Summary
A crumbling Georgian mansion, its white columns blistered by salt and time, stands sentinel over the Tucker bloodline—once cotton kings, now threadbare relics of Reconstruction. Beverly Tucker, the last daughter with any marrow left, barters heirlooms for textbooks, hawking her own future so that her feckless brother Dal can parade through lecture halls he treats like gin mills. While she darns the family’s last lace curtains, Dal gambles away tuition money beneath the oil-lamp glow of Mayor Curran’s saloon, a clapboard palace where roulette wheels spin like cotton gins. Enter Merle Curran, the mayor’s estranged son, a teetotal messiah wielding a Prohibition badge and a conscience sharpened on his father’s hypocrisy. When a midnight raid detonates—revolvers coughing sparks, a Pinkerton detective bleeding out on sawdust—Dal is fitted for a noose stitched from circumstantial twine.

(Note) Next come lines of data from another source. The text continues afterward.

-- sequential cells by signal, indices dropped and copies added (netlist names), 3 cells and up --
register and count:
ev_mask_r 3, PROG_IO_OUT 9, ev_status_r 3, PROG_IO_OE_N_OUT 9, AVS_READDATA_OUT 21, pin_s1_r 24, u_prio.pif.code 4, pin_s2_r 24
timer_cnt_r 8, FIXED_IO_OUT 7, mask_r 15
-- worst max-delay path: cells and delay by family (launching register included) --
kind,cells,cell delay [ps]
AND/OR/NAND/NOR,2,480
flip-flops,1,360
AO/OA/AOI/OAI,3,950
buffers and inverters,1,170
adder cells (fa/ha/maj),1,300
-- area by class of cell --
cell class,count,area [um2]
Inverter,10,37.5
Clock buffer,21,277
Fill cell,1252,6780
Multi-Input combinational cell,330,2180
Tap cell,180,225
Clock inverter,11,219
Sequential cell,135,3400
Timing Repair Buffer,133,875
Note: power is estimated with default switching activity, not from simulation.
File: src/hw/part_consts.svh
`ifndef PART_CONSTS_SVH
`define PART_CONSTS_SVH
// Register indices; byte address is four times the index
`define PART_IDX_DUTY3 8'h73
`define PART_IDX_DUTY2 8'h74
`define PART_IDX_DUTY1 8'h75
`define PART_IDX_DUTY0 8'h76
`define PART_IDX_PWMCTL 8'h77
`define PART_IDX_CSR 8'h78
`define PART_IDX_CNT 8'h79
`define PART_IDX_RELOAD 8'h7A
`define PART_IDX_CAPCSR 8'h7B
`define PART_IDX_CAP1 8'h7C
`define PART_IDX_CAP2 8'h7D
// Control/status field positions
`define PART_CSR_EXT_BIT 7
`define PART_CSR_DIV_HI 6
`define PART_CSR_DIV_LO 4
`define PART_CSR_EN_BIT 3
`define PART_CSR_FRL_BIT 2
`define PART_CSR_OIE_BIT 1
`define PART_CSR_OVF_BIT 0
// Capture control field positions
`define PART_CAP_EDGE_LO 4
`define PART_CAP_IE_LO 2
`define PART_CAP_FLAG_LO 0
// Reset value of every register
`define PART_REG_RESET 8'h00
// Answer for unmapped reads
`define PART_UNMAPPED 32'h00000000
`endif

File: src/hw/part_pkg.sv
package part_pkg;
  // Decoded register bus request
  typedef struct packed {
    logic rd;
    logic wr;
    logic [7:0] idx;
    logic [7:0] data;
  } part_req_t;
  // Per-channel PWM control
  typedef struct packed {
    logic [3:0] enables;
    logic [3:0] pwm_polarities;
  } part_pwmctl_t;
  // Bus slave phase
  typedef enum logic {PART_IDLE, PART_DONE} part_bus_t;
endpackage : part_pkg

File: src/hw/part_timer.sv
`timescale 1ns/1ns
`default_nettype none
`include "part_consts.svh"
module part_timer #(
  parameter int CAP_CH = 2,
  parameter int PWM_CH = 4
) (
  input wire logic clk,
  input wire logic reset_n,
  input wire logic [7:0] avs_address,
  input wire logic avs_read,
  input wire logic avs_write,
  input wire logic [31:0] avs_writedata,
  input wire logic [3:0] avs_byteenable,
  output logic [31:0] avs_readdata,
  output logic avs_waitrequest,
  input wire logic ext_clk_in,
  input wire logic [CAP_CH-1:0] capture_input_pins,
  output logic [PWM_CH-1:0] pwm_output_pins,
  output logic [PWM_CH-1:0] pwm_oe_n,
  output logic irq
);
  // Register state
  // Duty words are what software sees; the compare copies are what the
  // comparators use, so a half-written duty change never reaches a pin
  logic [7:0] duty_r [PWM_CH];
  logic [7:0] cmp_r [PWM_CH];
  part_pkg::part_pwmctl_t pwmctl_r;
  logic ext_sel_r;
  logic [2:0] div_r;
  logic count_enable_r;
  logic oie_r;
  logic overflow_flag_r;
  logic [7:0] counter_r;
  logic [7:0] reload_r;
  logic [CAP_CH-1:0] edge_r;
  logic [CAP_CH-1:0] cap_ie_r;
  logic [CAP_CH-1:0] capture_flags_r;
  logic [7:0] cap_r [CAP_CH];
  // Prescaler keeps its low bits between stop and start, so a paused
  // count resumes mid tap rather than from zero
  logic [6:0] presc_r;
  // Bus phase, so one held request is served once only
  part_pkg::part_bus_t bus_r;
  part_pkg::part_req_t req;
  logic acc;
  // Pin synchroniser stages and the level last agreed by stages two and three;
  // the agreed level is the reference for edge detection
  logic ext_s1_r, ext_s2_r, ext_s3_r, ext_lvl_r;
  logic [CAP_CH-1:0] cap_s1_r, cap_s2_r, cap_s3_r, cap_lvl_r;
  logic [6:0] presc_nxt;
  logic tick;
  logic ovf;
  logic wr_csr, wr_cnt, rd_csr, force_reload;
  logic [CAP_CH-1:0] cap_rd;
  logic [CAP_CH-1:0] cap_evt;
  logic [7:0] rdata;

  // Request decode; byte lane 0 carries all 8-bit data
  // Only the first cycle of a request counts; the answer cycle that follows
  // must not repeat a side effect such as a flag clear
  always_comb begin
    acc = (avs_read | avs_write) && (bus_r == part_pkg::PART_IDLE);
    req.rd = acc && avs_read;
    req.wr = acc && avs_write && avs_byteenable[0];
    req.idx = avs_address;
    req.data = avs_writedata[7:0];
  end

  // Strobes for registers with side effects
  // A read strobe here is what clears a flag, so any read slip would lose events
  assign wr_csr = req.wr && (req.idx == `PART_IDX_CSR);
  assign wr_cnt = req.wr && (req.idx == `PART_IDX_CNT);
  assign rd_csr = req.rd && (req.idx == `PART_IDX_CSR);
  assign force_reload = wr_csr && req.data[`PART_CSR_FRL_BIT];
  assign cap_rd[0] = req.rd && (req.idx == `PART_IDX_CAP1);
  assign cap_rd[1] = req.rd && (req.idx == `PART_IDX_CAP2);

  // Bus slave: one wait cycle, answer on the second edge
  // Fixed latency keeps the master simple; there is no back pressure
  // from the timer core, so a longer wait would buy nothing
  always_ff @(posedge clk or negedge reset_n) begin
    if (!reset_n) begin
      bus_r <= part_pkg::PART_IDLE;
    end else begin
      unique case (bus_r)
        part_pkg::PART_IDLE: begin
          if (avs_read | avs_write) begin
            bus_r <= part_pkg::PART_DONE;
          end
        end
        part_pkg::PART_DONE: begin
          bus_r <= part_pkg::PART_IDLE;
        end
      endcase
    end
  end

  // Waitrequest low only in the answer cycle
  // Held high in reset so no transfer can complete before the core is ready
  always_ff @(posedge clk or negedge reset_n) begin
    if (!reset_n) begin
      avs_waitrequest <= 1'b1;
    end else begin
      avs_waitrequest <= !acc;
    end
  end

  // Read mux, registered so data stand with waitrequest low
  always_comb begin
    rdata = 8'h00;
    case (req.idx)
      `PART_IDX_DUTY3: rdata = duty_r[3];
      `PART_IDX_DUTY2: rdata = duty_r[2];
      `PART_IDX_DUTY1: rdata = duty_r[1];
      `PART_IDX_DUTY0: rdata = duty_r[0];
      `PART_IDX_PWMCTL: rdata = pwmctl_r;
      // Force-reload slot reads zero
      `PART_IDX_CSR: rdata = {ext_sel_r, div_r, count_enable_r, 1'b0, oie_r, overflow_flag_r};
      `PART_IDX_CNT: rdata = counter_r;
      `PART_IDX_RELOAD: rdata = reload_r;
      `PART_IDX_CAPCSR: rdata = {2'b00, edge_r, cap_ie_r, capture_flags_r};
      `PART_IDX_CAP1: rdata = cap_r[0];
      `PART_IDX_CAP2: rdata = cap_r[1];
      default: rdata = 8'h00;
    endcase
  end

  // Read data latched with the request, so it already stands when
  // waitrequest drops; it then holds until the next read
  always_ff @(posedge clk or negedge reset_n) begin
    if (!reset_n) begin
      avs_readdata <= `PART_UNMAPPED;
    end else if (req.rd) begin
      avs_readdata <= {24'h000000, rdata};
    end
  end

  // Pin synchronisers: change taken when stages two and three agree
  // Stage one may go metastable and is read by stage two only;
  // the agreement test also drops single-cycle pin glitches
  always_ff @(posedge clk or negedge reset_n) begin
    if (!reset_n) begin
      ext_s1_r <= 1'b0;
      ext_s2_r <= 1'b0;
      ext_s3_r <= 1'b0;
      ext_lvl_r <= 1'b0;
      cap_s1_r <= '0;
      cap_s2_r <= '0;
      cap_s3_r <= '0;
      cap_lvl_r <= '0;
    end else begin
      ext_s1_r <= ext_clk_in;
      ext_s2_r <= ext_s1_r;
      ext_s3_r <= ext_s2_r;
      if (ext_s2_r == ext_s3_r) begin
        ext_lvl_r <= ext_s3_r;
      end
      cap_s1_r <= capture_input_pins;
      cap_s2_r <= cap_s1_r;
      cap_s3_r <= cap_s2_r;
      for (int i = 0; i < CAP_CH; i++) begin
        if (cap_s2_r[i] == cap_s3_r[i]) begin
          cap_lvl_r[i] <= cap_s3_r[i];
        end
      end
    end
  end

  // Prescaler input: every CPU clock, or each external rising edge
  // External pulse is one clk wide; the pin must stay below clk/4,
  // otherwise edges merge in the synchroniser and counts are lost
  logic presc_in;
  assign presc_in = ext_sel_r ? (ext_s2_r && ext_s3_r && !ext_lvl_r) : 1'b1;
  assign presc_nxt = presc_r + 7'h01;
  // Tap selects divide by 2^n; tap 0 passes every input pulse
  always_comb begin
    tick = 1'b0;
    if (count_enable_r && presc_in) begin
      if (div_r == 3'h0) begin
        tick = 1'b1;
      end else begin
        tick = (presc_nxt & ((7'h01 << div_r) - 7'h01)) == 7'h00;
      end
    end
  end
  // Overflow is the tick that leaves FFh; it drives reload, flag and compare copy
  assign ovf = tick && (counter_r == 8'hFF);

  // Prescaler; cleared on force reload or counter write
  always_ff @(posedge clk or negedge reset_n) begin
    if (!reset_n) begin
      presc_r <= 7'h00;
    end else if (force_reload || wr_cnt) begin
      presc_r <= 7'h00;
    end else if (count_enable_r && presc_in) begin
      presc_r <= presc_nxt;
    end
  end

  // Counter: write, force reload, overflow reload, count
  // A software write wins over a coinciding overflow; the flag still
  // records that overflow in its own process
  always_ff @(posedge clk or negedge reset_n) begin
    if (!reset_n) begin
      counter_r <= `PART_REG_RESET;
    end else if (wr_cnt) begin
      counter_r <= req.data;
    end else if (force_reload) begin
      counter_r <= reload_r;
    end else if (ovf) begin
      counter_r <= reload_r;
    end else if (tick) begin
      counter_r <= counter_r + 8'h01;
    end
  end

  // Control/status; hardware set beats read clear
  // Force reload is a strobe only and keeps no state, hence it reads zero
  always_ff @(posedge clk or negedge reset_n) begin
    if (!reset_n) begin
      ext_sel_r <= 1'b0;
      div_r <= 3'h0;
      count_enable_r <= 1'b0;
      oie_r <= 1'b0;
      overflow_flag_r <= 1'b0;
    end else begin
      if (wr_csr) begin
        ext_sel_r <= req.data[`PART_CSR_EXT_BIT];
        div_r <= req.data[`PART_CSR_DIV_HI:`PART_CSR_DIV_LO];
        count_enable_r <= req.data[`PART_CSR_EN_BIT];
        oie_r <= req.data[`PART_CSR_OIE_BIT];
      end
      if (ovf) begin
        overflow_flag_r <= 1'b1;
      end else if (rd_csr) begin
        overflow_flag_r <= 1'b0;
      end
    end
  end

  // Software registers: duty, PWM control, reload, capture control
  // Writes to capture values and unmapped slots fall to the default item
  // A new reload value is used only at the next overflow or force reload
  always_ff @(posedge clk or negedge reset_n) begin
    if (!reset_n) begin
      for (int i = 0; i < PWM_CH; i++) begin
        duty_r[i] <= `PART_REG_RESET;
      end
      pwmctl_r <= `PART_REG_RESET;
      reload_r <= `PART_REG_RESET;
      edge_r <= '0;
      cap_ie_r <= '0;
    end else if (req.wr) begin
      case (req.idx)
        `PART_IDX_DUTY3: duty_r[3] <= req.data;
        `PART_IDX_DUTY2: duty_r[2] <= req.data;
        `PART_IDX_DUTY1: duty_r[1] <= req.data;
        `PART_IDX_DUTY0: duty_r[0] <= req.data;
        `PART_IDX_PWMCTL: pwmctl_r <= req.data;
        `PART_IDX_RELOAD: reload_r <= req.data;
        `PART_IDX_CAPCSR: begin
          edge_r <= req.data[`PART_CAP_EDGE_LO +: 2];
          cap_ie_r <= req.data[`PART_CAP_IE_LO +: 2];
        end
        default: begin
        end
      endcase
    end
  end

  // Hidden compare registers load only at overflow
  // Limitation: a duty written while stopped waits for the first overflow
  always_ff @(posedge clk or negedge reset_n) begin
    if (!reset_n) begin
      for (int i = 0; i < PWM_CH; i++) begin
        cmp_r[i] <= `PART_REG_RESET;
      end
    end else if (ovf) begin
      for (int i = 0; i < PWM_CH; i++) begin
        cmp_r[i] <= duty_r[i];
      end
    end
  end

  // PWM outputs: level from count vs compare, xor polarity, so a polarity
  // change flips the pin on the next edge; counter reload at overflow
  // makes the level switch together with the period start
  genvar g;
  generate
    for (g = 0; g < PWM_CH; g++) begin : g_pwm
      always_ff @(posedge clk or negedge reset_n) begin
        if (!reset_n) begin
          pwm_output_pins[g] <= 1'b0;
          pwm_oe_n[g] <= 1'b1;
        end else begin
          pwm_output_pins[g] <= (counter_r <= cmp_r[g]) ^ pwmctl_r.pwm_polarities[g];
          pwm_oe_n[g] <= !pwmctl_r.enables[g];
        end
      end
    end
  endgenerate

  // Capture: edge per sensitivity; blocked while flag set
  // An edge that arrives while the flag is set is dropped, not queued;
  // software must read the value before the next edge to keep up
  generate
    for (g = 0; g < CAP_CH; g++) begin : g_cap
      assign cap_evt[g] = (cap_s2_r[g] == cap_s3_r[g]) && (cap_s3_r[g] != cap_lvl_r[g])
                          && (cap_s3_r[g] == edge_r[g]);
      always_ff @(posedge clk or negedge reset_n) begin
        if (!reset_n) begin
          cap_r[g] <= `PART_REG_RESET;
          capture_flags_r[g] <= 1'b0;
        end else begin
          if (cap_evt[g] && !capture_flags_r[g]) begin
            cap_r[g] <= counter_r;
          end
          if (cap_evt[g] && !capture_flags_r[g]) begin
            capture_flags_r[g] <= 1'b1;
          end else if (cap_rd[g]) begin
            capture_flags_r[g] <= 1'b0;
          end
        end
      end
    end
  endgenerate

  // Interrupt request follows the enabled flags
  // Level output: it stays high until every enabled flag is cleared,
  // so a missed edge at the interrupt controller cannot lose a request
  always_ff @(posedge clk or negedge reset_n) begin
    if (!reset_n) begin
      irq <= 1'b0;
    end else begin
      irq <= (overflow_flag_r && oie_r) || |(capture_flags_r & cap_ie_r);
    end
  end
endmodule : part_timer
`default_nettype wire

File: config.mk
export PLATFORM = sky130hd
export DESIGN_NAME = part_timer
export DESIGN_NICKNAME = d
export VERILOG_FILES = /design/src/hw/part_pkg.sv /design/src/hw/part_timer.sv
export VERILOG_INCLUDE_DIRS = /design/src /design/src/hw
export SDC_FILE = /design/constraint.sdc
export NUM_CORES = 1
export LEC_CHECK = 0
export BUFFER_PORTS_ARGS = -buffer_cell sky130_fd_sc_hd__buf_2
export CAP_MARGIN = 0
export CORE_AREA = 2 2 124 126
export CTS_CLUSTER_SIZE = 8
export DETAILED_ROUTE_END_ITERATION = 12
export DIE_AREA = 0 0 126 128
export HOLD_SLACK_MARGIN = 0.1
export PLACE_DENSITY = 0.76
export SLEW_MARGIN = 40
export SYNTH_ARGS = -nofsm -noshare
export SYNTH_HDL_FRONTEND = slang
export SYNTH_SLANG_ARGS = --single-unit
File: constraint.sdc
create_clock -name clk -period 3.2 [get_ports clk]
set_input_delay 0.64 -clock clk [delete_from_list [all_inputs] [get_ports clk]]
set_output_delay 0.64 -clock clk [all_outputs]
set_load 0.005 [all_outputs]
* Word level (Yosys, flattened, before mapping)
Cells that the tools add are included.
** Operators by class
- Add/sub/neg operators :: 3
- Order comparisons :: 4
- Eq/ne operators :: 19
- Shifts and indexed selects :: 1
- Muxes and demuxes :: 18
- Bitwise gates (word level) :: 8
- Reduce and logical (&&, ||, !) cells :: 46
** Operator list (count)
- $eq A8 B7 Y1 const B :: 11
- $pmux W8 S11 :: 1
- $le A8 B8 Y1 :: 4
- $mux W8 :: 4
- $logic_and A1 B1 Y1 :: 21
- $mux W7 :: 2
- $reduce_and A2 Y1 :: 7
- $mux W1 :: 10
- $add A8 B1 Y8 const B :: 1
- $eq A8 B8 Y1 const B :: 1
- $logic_not A1 Y1 :: 8
- $reduce_bool A2 Y1 :: 4
- $add A7 B1 Y7 const B :: 1
- $and A7 B7 Y7 :: 1
- $logic_not A7 Y1 :: 1
- $shl A1 B3 Y7 const A :: 1
- $sub A7 B1 Y7 const B :: 1
- $eq A1 B1 Y1 :: 5
- $reduce_bool A4 Y1 :: 1
- $xor A1 B1 Y1 :: 4
- $logic_not A3 Y1 :: 1
- $and A2 B2 Y2 :: 1
- $logic_or A1 B1 Y1 :: 2
- $ne A1 B1 Y1 :: 2
- other kinds (4) :: 4
** Storage, ports and cells
- Register bits after elaboration :: 155
- Bits of input ports :: 51
- Output and inout bits :: 42
- Word-level logic and storage cells :: 144

* Longest topological paths before layout
Gate-level depths: netlist of run 1.
- Depth after elaboration :: 10
- Depth in mapped cells :: 10

* Worst setup path before layout of run 1
No wires, ideal clock.
- Path type :: input to register
- Start point :: input avs_address[3]
- End point :: register counter_r[3]
- Setup time :: 136 ps
- Data arrival time :: 2358 ps
- Required time :: 3064 ps
- Setup slack :: 707 ps
- Stages :: 9
- Path buffers :: 2
- Cell sequence :: clkbuf_2 -> nor2b_1 -> nand3_1 -> nor3_1 -> or2_1 -> buf_6 -> nand2_4 -> nor3_1 -> a211oi_2
** On the way
- Word-level cells in the longest chain between the ends :: 5
- Elaborated cells between the ends (all ways) :: 8
** Ends and longest elaborated chain
- start, declared :: line part_timer.sv:10 : input wire logic [7:0] avs_address,
- $eq A8 B7 Y1
- $logic_and A1 B1 Y1 :: line part_timer.sv:72 : assign wr_csr = req.wr && (req.idx == `PART_IDX_CSR);
- $logic_and A1 B1 Y1 :: line part_timer.sv:75 : assign force_reload = wr_csr && req.data[`PART_CSR_FRL_BIT];
- $mux W8 :: line part_timer.sv:209 : end else if (force_reload) begin
- $mux W8 :: line part_timer.sv:207 : end else if (wr_cnt) begin
- end signal, assigned :: line part_timer.sv:206 : counter_r <= `PART_REG_RESET;
- end signal, assigned :: line part_timer.sv:208 : counter_r <= req.data;
- end signal, assigned :: line part_timer.sv:210 : counter_r <= reload_r;
- end, declared :: line part_timer.sv:34 : logic [7:0] counter_r;
Parallel ways exist; a longest one is shown, timed or not.
A chain may end at the register's enable or synchronous reset.

* Worst setup path after layout of run 1
- Start point :: register presc_r[0]
- End point :: register counter_r[3]
** On the way
- Word-level cells in the longest chain between the ends :: 9
- Elaborated cells between the ends (all ways) :: 10
** Ends and longest elaborated chain
- start, declared :: line part_timer.sv:42 : logic [6:0] presc_r;
- start signal, assigned :: line part_timer.sv:197 : presc_r <= presc_nxt;
- $add A7 B1 Y7 (*) :: line part_timer.sv:175 : assign presc_nxt = presc_r + 7'h01;
- $and A7 B7 Y7 (*) :: line part_timer.sv:183 : tick = (presc_nxt & ((7'h01 << div_r) - 7'h01)) == 7'h00;
- $logic_not A7 Y1 (*) :: line part_timer.sv:183
- $mux W1 (*) :: line part_timer.sv:180 : if (div_r == 3'h0) begin
- $mux W1 (*) :: line part_timer.sv:179 : if (count_enable_r && presc_in) begin
- $logic_and A1 B1 Y1 :: line part_timer.sv:188 : assign ovf = tick && (counter_r == 8'hFF);
- $mux W8 :: line part_timer.sv:211 : end else if (ovf) begin
- $mux W8 :: line part_timer.sv:209
- $mux W8 :: line part_timer.sv:207
- end signal, assigned :: line part_timer.sv:208
- end signal, assigned :: line part_timer.sv:210
- end signal, assigned :: line part_timer.sv:212 : counter_r <= reload_r;
Every way passes the cells marked *; elsewhere a longest branch is shown, timed or not.

==> results of run 1 <==
worst max-delay path: stages, from the launching register on:
cell and delay [ps]:
dfrtp_1 440, ha_1 330, nand3_4 140, xnor2_1 150, a211o_1 290, nor4_4 530, or2_1 400, nand2_4 110
nor3_1 230, a211oi_2 70
per-stage QoR:
| stage | cell area, µm² | hold WS, ps |
|---|---|---|
| CTS | 8981 | 263.2 |
| global placement | 8388 | 333.8 |
| finish | 8981 | 229.5 |
| global route | 8981 | 295.7 |
| floorplan | 8098 | 331.2 |
| detailed placement | 8388 | 337.9 |
cell usage after synthesis, types with 3 or more instances:
cell type  count
o22ai_1        6
nand3_1       32
o21ai_1        6
nor3_1         8
nand2_1       76
inv_1         37
o21a_1         5
a211o_1        3
ha_1          35
clkbuf_1      21
buf_4         25
a22o_1        12
a21o_1         7
or3_1          3
buf_1          6
xor2_1         7
a22oi_1       14
nor2_1        30
dfrtp_1      150
o211ai_1       7
a32oi_1        4
nand2b_1       8
mux2i_1        3
nand4b_1       3
a21oi_1       26
buf_2          7
xnor2_1        7
and3_1        11
nor2b_1       12
a31oi_1        7
o21ai_0       61
dfstp_2        5
mux2_2        74
logic make-up (layout without fill, tap and decap cells):
family                   count (synthesis)  after routing  share of synthesized area
multiplexers                            79             79                     0.1134
adder cells (fa/ha/maj)                 37             37                    0.05716
XOR/XNOR                                14             14                    0.01531
flip-flops                             155            155                     0.4849
AND/OR/NAND/NOR                        204            204                     0.1295
other                                    1             24                  0.0004681
AO/OA/AOI/OAI                          173            173                     0.1395
buffers and inverters                   98            129                    0.05981
layout by cell type, fill, tap and decap left out, types with 8 or more instances in the layout:
cell       Yosys  final
a21oi_1       26     26
conb_1         1     24
dfrtp_1      150    150
nor2b_1       12     12
buf_4         25     21
nor3_1         8      8
nand3_1       32     32
inv_1         37     37
a22o_1        12     12
a22oi_1       14     14
clkbuf_16      0     17
nand2_1       76     76
nand2b_1       8      8
nor2_1        30     30
mux2_2        74     74
ha_1          35     35
buf_2          7     40
and3_1        11     10
o21ai_0       61     61
where the power goes:
part | internal [mW] | total, mW | switching [mW]
combinational | 0.197 | 0.463 | 0.266
clock | 1.30 | 2.07 | 0.766
sequential | 2.05 | 2.15 | 0.0919
total | 3.55 | 4.68 | 1.12
final cells by class:
type / count / area [µm²] / share of cell area
clock buffers: 19 / 442.9 / 0.04932
clock inverters: 10 / 150.1 / 0.01672
inverters: 37 / 138.9 / 0.01546
multi-input cells: 531 / 3740 / 0.4164
flip-flops and latches: 155 / 3885 / 0.4326
well taps: 188 / 235.2 / 0.02619
repair buffers: 63 / 389.1 / 0.04333
state kept, by name (all words and copies together), names as in the netlist, 3 cells and up:
name	count
pwm_oe_n	4
div_r	3
pwm_output_pins	4
reload_r	8
presc_r	7
duty_r	32
counter_r	8
cmp_r	32
cap_r	16
avs_readdata	8
pwmctl_r	8
routing by layer:
layer / track usage / routed length, µm
met5: 0 / 0
met4: 0.1054 / 615
met3: 0.06344 / 1779
met2: 0.3830 / 8917
met1: 0.3538 / 8638
worst max path at each step:
stage,startpoint,to,slack [ps],cells past startpoint
6_report,presc_r[0]$_DFFE_PN0P_,counter_r[3]$_DFFE_PN0P_,360,9
5_1_grt,presc_r[0]$_DFFE_PN0P_,cmp_r[25]$_DFFE_PN0P_,190,8
4_1_cts,presc_r[0]$_DFFE_PN0P_,counter_r[3]$_DFFE_PN0P_,380,9
3_5_place_dp,presc_r[0]$_DFFE_PN0P_,counter_r[3]$_DFFE_PN0P_,420,9
3_3_place_gp,presc_r[0]$_DFFE_PN0P_,counter_r[3]$_DFFE_PN0P_,490,9
2_1_floorplan,avs_address[3],counter_r[3]$_DFFE_PN0P_,710,9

Beverly, corseted in desperation, prowns witness corridors, trading the last of her mother’s silver combs for whispers. At the eleventh hour, a barkeep with a twitchy conscience points to the real trigger-man: the saloon’s velvet-gloved manager, a puppet whose strings lead back to the mayor’s own pocket. Dal walks free, but the gallows’ shadow has scorched the last of his swagger; he kneels in the dawn dirt, swearing off cards and corn liquor. Beverly, her face a fresco of exhaustion and relief, finds Merle waiting with a marriage license instead of a sermon—two battered souls agreeing that honor, like love, is a thing rebuilt daily from splinters.
Synopsis
Beverly Tucker, the daughter of an impoverished aristocratic Southern family, has scraped together her last pennies to put her brother Dal through college in the hope that he will support the family after graduation. However, Dal harbors no such ambition and instead spends his time gambling and drinking in a saloon owned by the town's mayor, Curran. During a raid led by Curran's crusading son Merle, a detective is killed and Dal is accused of the crime. When his case seems hopeless, one of the witnesses finally comes forth to testify that the saloon manager committed the killing and Dal is cleared. After this harrowing experience, Dal reforms and Beverly and Merle marry.